Sunday, July 24, 2011

Genetics, Research, Health....and ethics (if there are any)

Well, the NYTimes today has a story by Mark Bittman on the toll that junk food is taking on our national health.  Bittman says that a 20% tax on sugared beverages would raise billions in revenue that could be put towards health improvement, and would prevent 400,000 people from being diabetic, would greatly reduce our national obesity problem, and would save $30,000,000,000 (that's billions) in health care costs.

These are facts so well known that it's only the specific estimates that justify a major story.  Why we haven't long ago done something about it is more complex, and not a tribute to human nature--unless it's a tribute to selfishness.  That's another subject.

For us what is relevant is that in a time when we're trying (at least some are) to make health care available to all in the US, and to curtail health care costs, the debate is about profits, HMO efficiency (that is, reducing care quality), what insurance won't have to pay for, and so on.  Meanwhile, right beneath our noses are major answers.  Of course, lots of industries, such as testing equipment makers, test labs, and Pharma don't want to see a reduction in their customers (the obese, diabetic, hypertensives, and the like).

Removing the overwhelming burden of clearly environmentally caused diseases is simple, but doesn't require lots of research grants to keep the glucose flowing through the veins of universities, so it will naturally be resisted.  But if that were done, the diseases that would remain would be those more truly genetic cases of the same diseases, cases that occur without environmental triggers.  The mask of all the non-genetic cases--most cases--would not blow away the power of GWAS and other kinds of studies as it does today.

Genetics has already under-delivered on the promise of the use genetic data to actually do something about these diseases.  Most of the decades-known genetic diseases are still here with no gene-based therapy available.  We don't think that geneticists should be faulted in this regard, except for their self-aggrandizing hype, because the problems are difficult. Still, once a gene is known, preventing or treating the disease is in a sense an engineering problem (getting an improved gene to replace a defective one or its effects), and one wouldn't want to bet against our ingenuity and technology when it comes to engineering.
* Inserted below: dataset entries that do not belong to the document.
--- src/rtl/psum_accum_sat_24to16.sv ---
// Clamps a 24-bit signed accumulator into the 16-bit signed result range.
// Latency: combinational.
// Backpressure: none (pure function of its input).
module sat_24to16
    import psum_accum_pkg::*;
(
    input  logic signed [ACC_W-1:0]  i_acc,
    output logic signed [PSUM_W-1:0] o_sat
);

    // Clamp to the representable range, otherwise pass the low bits through
    always_comb begin
        if (i_acc > SAT_MAX) begin
            o_sat = SAT_MAX[PSUM_W-1:0];
        end else if (i_acc < SAT_MIN) begin
            o_sat = SAT_MIN[PSUM_W-1:0];
        end else begin
            o_sat = i_acc[PSUM_W-1:0];
        end
    end

endmodule

--- src/rtl/psum_accum.sv ---
// Sums KTAPS products per neuron, optionally merges the prior psum from RAM, emits saturated result.
// Latency: last accepted tap -> neuron_rdy is 1 cycle (first plane) or 3 cycles (RAM merge).
// Backpressure: in_ready is high only in ACC; products offered while in_ready is low stay pending.
module psum_accum
    import psum_accum_pkg::*;
#(
    parameter  int KTAPS  = 9,
    parameter  int NPLANE = 16,
    localparam int ADDR_W = (NPLANE > 1) ? $clog2(NPLANE) : 1
)(
    input  logic                     clk,
    input  logic                     rst_n,
    input  logic                     start,
    input  logic                     first_plane,
    input  logic                     in_valid,
    output logic                     in_ready,
    input  logic signed [PSUM_W-1:0] prod,
    output logic                     ram_rd_en,
    output logic [ADDR_W-1:0]        ram_rd_addr,
    input  logic signed [PSUM_W-1:0] ram_rd_data,
    output logic signed [PSUM_W-1:0] din_acc,
    output logic                     neuron_rdy,
    output logic                     plane_rdy,
    output logic                     sel
);

    state_t                   r_state;
    state_t                   w_next;
    logic [ADDR_W-1:0]        r_n;
    logic [7:0]               r_t;
    logic signed [ACC_W-1:0]  r_acc;
    logic                     r_first;
    logic signed [PSUM_W-1:0] r_hold;
    logic signed [PSUM_W-1:0] w_sat;
    logic                     w_accept;
    logic                     w_last_tap;
    logic                     w_last_n;

    assign w_accept   = (r_state == ST_ACC) && in_valid;
    assign w_last_tap = (r_t == 8'(KTAPS - 1));
    assign w_last_n   = (r_n == ADDR_W'(NPLANE - 1));

    sat_24to16 u_sat (
        .i_acc (r_acc),
        .o_sat (w_sat)
    );

    // State register
    always_ff @(posedge clk or negedge rst_n) begin
        if (!rst_n) begin
            r_state <= ST_IDLE;
        end else begin
            r_state <= w_next;
        end
    end

    // Next-state: a start outside IDLE (including during the final EMIT) is not looked at
    always_comb begin
        w_next = r_state;
        case (r_state)
            ST_IDLE:  if (start) w_next = ST_ACC;
            ST_ACC:   if (w_accept && w_last_tap) w_next = r_first ? ST_EMIT : ST_FETCH;
            ST_FETCH: w_next = ST_MERGE;
            ST_MERGE: w_next = ST_EMIT;
            ST_EMIT:  w_next = w_last_n ? ST_IDLE : ST_ACC;
            default:  w_next = ST_IDLE;
        endcase
    end

    // Outputs: in EMIT the fresh saturated value is shown directly, afterwards the held copy
    always_comb begin
        in_ready    = (r_state == ST_ACC);
        ram_rd_en   = (r_state == ST_FETCH);
        ram_rd_addr = r_n;
        neuron_rdy  = (r_state == ST_EMIT);
        plane_rdy   = (r_state == ST_EMIT) && w_last_n;
        sel         = (r_state != ST_IDLE);
        din_acc     = (r_state == ST_EMIT) ? w_sat : r_hold;
    end

    // Neuron index and tap counter; n only returns to 0 through a new start from IDLE
    always_ff @(posedge clk or negedge rst_n) begin
        if (!rst_n) begin
            r_n     <= '0;
            r_t     <= '0;
            r_first <= 1'b0;
        end else begin
            case (r_state)
                ST_IDLE: begin
                    if (start) begin
                        r_n     <= '0;
                        r_t     <= '0;
                        r_first <= first_plane;
                    end
                end
                ST_ACC: begin
                    if (w_accept) r_t <= r_t + 8'd1;
                end
                ST_EMIT: begin
                    if (!w_last_n) begin
                        r_n <= r_n + ADDR_W'(1);
                        r_t <= '0;
                    end
                end
                default: begin
                end
            endcase
        end
    end

    // Accumulator: products in ACC, prior psum in MERGE (RAM data lands one cycle after FETCH)
    always_ff @(posedge clk or negedge rst_n) begin
        if (!rst_n) begin
            r_acc <= '0;
        end else begin
            case (r_state)
                ST_IDLE:  if (start) r_acc <= '0;
                ST_ACC:   if (w_accept) r_acc <= r_acc + sext_psum(prod);
                ST_MERGE: r_acc <= r_acc + sext_psum(ram_rd_data);
                ST_EMIT:  if (!w_last_n) r_acc <= '0;
                default: begin
                end
            endcase
        end
    end

    // Keep the last emitted result on din_acc until the next EMIT
    always_ff @(posedge clk or negedge rst_n) begin
        if (!rst_n) begin
            r_hold <= '0;
        end else if (r_state == ST_EMIT) begin
            r_hold <= w_sat;
        end
    end

endmodule

--- config.mk ---
export PLATFORM = sky130hd
export DESIGN_NAME = psum_accum
export DESIGN_NICKNAME = d
export VERILOG_FILES = /design/src/rtl/psum_accum_pkg.sv /design/src/rtl/psum_accum_sat_24to16.sv /design/src/rtl/psum_accum.sv
export SDC_FILE = /design/constraint.sdc
export NUM_CORES = 1
export LEC_CHECK = 0
export CELL_PAD_IN_SITES_DETAIL_PLACEMENT = 1
export CELL_PAD_IN_SITES_GLOBAL_PLACEMENT = 1
export CORE_MARGIN = 1
export CORE_UTILIZATION = 40
export CTS_BUF_LIST = sky130_fd_sc_hd__clkbuf_8 sky130_fd_sc_hd__clkbuf_16
export DETAILED_ROUTE_END_ITERATION = 8
export PLACE_DENSITY_LB_ADDON = 0.05
export SYNTH_ARGS = -nofsm -noshare
export SYNTH_HDL_FRONTEND = slang
export SYNTH_SLANG_ARGS = --single-unit
--- constraint.sdc ---
create_clock -name clk -period 6.25 [get_ports clk]
set_input_delay 1.25 -clock clk [delete_from_list [all_inputs] [get_ports clk]]
set_output_delay 1.25 -clock clk [all_outputs]
set_load 0.005 [all_outputs]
So we should implement environmental measures to reduce the disease burdens, pull the plug on research that is going nowhere based on over-geneticizing disease, and intensify research on those traits that really are genetic to show that genetic knowledge and technology really can make a difference other than to the careers of geneticists (like us).

Of course, this won't solve two problems.  First, if fewer people get or die from these common environmental diseases, people will last much longer, decaying gradually, suffering more years of increasingly helpless debility and demanding resources, energy, food, and care-taking that are already in short supply.

And, second, universities not being any more willing to be good citizens than businesses are, will shift their demands for research funds to 'meta' studies: studies of social aspects of lifestyle changes, of aspects of living longer, of surveys of how people feel about all of this, and so on.  Because we'll find something to keep ourselves in business, to keep the bureaucrats' portfolios full, and the like.  Only cuts from the funding source will force universities to cut back on go-nowhere programs that exist mainly because they bring in funds.  These comments may sound rather misanthropic, but if you've lived and worked in the university setting as long as we have, you'll know that there is truth in what we say.

There are many traps in human life, real existential traps.  Curing one disease makes room for another, and worsens overpopulation and resource burdens.  Closing down useless research programs costs people jobs. But when we know how to ameliorate major problems, but spend our resources on small vested interests (like the research industry) rather than on the major problems, criticism is justified.  That there are no escapes from the existential traps is another, genuine and serious thing to think about.